Web Development with Clojure 2nd Edition

January 1, 2016

Beta Release Update

Unfortunately, it looks like there's been a bit of editorial delay and we missed the 13th release date. The new date is set for the second of February. Apologies to everybody who's waiting for the release.

I'm glad to report that the second edition of Web Development with Clojure is just around the corner. The beta release is planned for January the 13th, and then I'm hoping to have the final release shortly after. The second edition took a bit longer than I anticipated, but I think the wait will be worth it.

What to Expect

The primary goal of the book is to provide a solid introduction to the world of Clojure web development. Clojure community is growing rapidly and most new users come from languages such as Java, Ruby, and Python.

My aim is to illustrate how to build typical web applications using Clojure in a style that's friendly to those who come from using a mainstream language. In order to keep the material accessible, I deliberately chose to focus on the core concepts and avoid some of the more advanced topics. Conversely, if you're already familiar with Clojure and would like to get into web development then the book will serve as a great introduction.
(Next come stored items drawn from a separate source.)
File: src/design/rmq_pkg.sv
// Shared types, constants and helpers for the rotation matrix to quaternion block.
// Used by rmq_front, rmq_div and rotation_matrix_to_quaternion.
package rmq_pkg;

  // Field and internal widths that follow from the 24-bit payload
  localparam int unsigned FieldW = 24;
  localparam int unsigned NumW   = 25;  // sum or difference of two entries
  localparam int unsigned RadW   = 26;  // positive radicand, in LSBs
  localparam int unsigned AccW   = 27;  // signed three-term accumulator
  localparam int unsigned QuoW   = 24;  // quotient bits before saturation

  localparam logic signed [FieldW-1:0] SatMax = 24'sh7FFFFF;
  localparam logic signed [FieldW-1:0] SatMin = 24'sh800000;

  typedef enum logic [1:0] {
    AXIS_X = 2'd0,
    AXIS_Y = 2'd1,
    AXIS_Z = 2'd2,
    AXIS_W = 2'd3
  } axis_e;

  typedef struct packed {
    logic signed [FieldW-1:0] m00;
    logic signed [FieldW-1:0] m01;
    logic signed [FieldW-1:0] m02;
    logic signed [FieldW-1:0] m10;
    logic signed [FieldW-1:0] m11;
    logic signed [FieldW-1:0] m12;
    logic signed [FieldW-1:0] m20;
    logic signed [FieldW-1:0] m21;
    logic signed [FieldW-1:0] m22;
  } item_t;

  typedef struct packed {
    logic signed [FieldW-1:0] quat_x;
    logic signed [FieldW-1:0] quat_y;
    logic signed [FieldW-1:0] quat_z;
    logic signed [FieldW-1:0] quat_w;
    logic                     degenerate;
  } result_t;

  // Control carried alongside the square root
  typedef struct packed {
    logic                   degenerate;
    axis_e                  main_axis;
    logic signed [NumW-1:0] num0;
    logic signed [NumW-1:0] num1;
    logic signed [NumW-1:0] num2;
  } ctl_t;

  // Control carried alongside divider lane 0
  typedef struct packed {
    logic                     degenerate;
    axis_e                    main_axis;
    logic signed [FieldW-1:0] main_val;
    logic                     neg;
  } lane_sb_t;

  function automatic logic [FieldW-1:0] mag24(input logic signed [FieldW-1:0] a);
    logic [FieldW-1:0] r;
    r = a[FieldW-1] ? (~a + 1'b1) : a;
    return r;
  endfunction

  function automatic logic [NumW-1:0] mag25(input logic signed [NumW-1:0] a);
    logic [NumW-1:0] r;
    r = a[NumW-1] ? (~a + 1'b1) : a;
    return r;
  endfunction

  function automatic logic signed [AccW-1:0] sx27(input logic signed [FieldW-1:0] a);
    logic signed [AccW-1:0] r;
    r = {{(AccW-FieldW){a[FieldW-1]}}, a};
    return r;
  endfunction

  function automatic logic signed [NumW-1:0] sx25(input logic signed [FieldW-1:0] a);
    logic signed [NumW-1:0] r;
    r = {a[FieldW-1], a};
    return r;
  endfunction

  // Sign and saturate one quotient lane
  function automatic logic signed [FieldW-1:0] lane_val(input logic [QuoW-1:0] quo,
                                                        input logic ovf,
                                                        input logic neg);
    logic signed [FieldW-1:0] r;
    if (ovf || quo[QuoW-1]) begin
      r = neg ? SatMin : SatMax;
    end else begin
      r = neg ? -$signed(quo) : $signed(quo);
    end
    return r;
  endfunction

endpackage
<file path="config.mk">
export PLATFORM = sky130hd
export DESIGN_NAME = rmq_front
export DESIGN_NICKNAME = d
export VERILOG_FILES = /design/src/design/rmq_pkg.sv /design/src/design/rmq_front.sv
export SDC_FILE = /design/constraint.sdc
export NUM_CORES = 2
export LEC_CHECK = 0
export ABC_AREA = 1
export BUFFER_PORTS_ARGS = -buffer_cell sky130_fd_sc_hd__buf_2
export CAP_MARGIN = 0
export CORE_AREA = 10 10 298 300
export CTS_CLUSTER_SIZE = 40
export DETAILED_ROUTE_END_ITERATION = 10
export DIE_AREA = 0 0 308 310
export HOLD_SLACK_MARGIN = 0.08
export PLACE_DENSITY = 0.67
export SLEW_MARGIN = 20
export SYNTH_ARGS = -nofsm -noshare
export SYNTH_HDL_FRONTEND = slang
export SYNTH_SLANG_ARGS = --single-unit
</file>
<file path="constraint.sdc">
create_clock -name clk_i -period 3.78 [get_ports clk_i]
set_input_delay 0.189 -clock clk_i [delete_from_list [all_inputs] [get_ports clk_i]]
set_output_delay 0.189 -clock clk_i [all_outputs]
set_load 0.02 [all_outputs]
</file>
The first edition of my book came out at the time when Clojure web stack was in a great deal of flux. Noir micro-framework just got deprecated, Cognitect announced Pedestal, and ClojureScript was in its infancy. It was hard to predict where things would go from there.

Much has changed in the past year in Clojure web ecosystem, and the second edition of the book reflects that. While the first edition was fairly unopinionated and gave a broad overview of different libraries, the new version primarily focuses on the Luminus stack.

Majority of the tools and libraries I cover are the ones I've used professionally to build real world applications. This naturally means that there is an inherent bias towards my workflow and the way I like to build applications. On the other hand, if you're new to building Clojure web applications it's helpful to learn using a particular workflow that you can adjust to your needs as you get comfortable.

Just like the first edition, the book is based around projects that illustrate how to accomplish different tasks in a typical web app. Each chapter introduces a particular concept and gets the reader to work through it by building a project from scratch. By the end of the book the reader should be comfortable writing many typical web applications using Clojure and have the background to explore further on their own.

Topics Covered

The book will consist of the following chapter:

  • Getting Your Feet Wet

    • takes the reader through setting up the environment and building a simple application using Luminus
  • Clojure Web Stack

    • takes a step back and looks at Ring and Compojure in detail
  • Luminus Architecture

    • provides an overview of the Luminus template and ways to organize your projects
  • Add ClojureScript

    • illustrates how to convert the applications from the first chapter to a SPA style app using Reagent
  • Real-time Messaging With Websockets

    • illustrates how to use Websockets in a Clojure/Script application using Sente
  • Writing RESTful Web Services

  • Database Access

    • introduces clojure.java.jdbc and Yesql, and how to use these libraries to work with a relational database
  • Picture Gallery

    • ties all the above concepts together by working through a picture gallery application
  • Finishing Touches

    • covers testing and packaging the application for deployment

The book will also contain a number of appendices that deal with topics such as NoSQL databases.

What's Not Covered

As Clojure web ecosystem continues to evolve, many new tools and libraries, such as the JUXT stack, have appeared just this year. While I would love to cover them all, that simply wouldn't fit the goals I set for this project.

One notable omission from the book is Om Next. First, I'd like to say that it's a fantastic library and I think very highly of it as well as the ideas behind it. However, I simply haven't used it in anger as I have Reagent. I also think that Reagent is the simpler of the two libraries and therefore more suitable for beginners. I hope that the book will provide a solid foundation for the reader to explore libraries like Om on their own.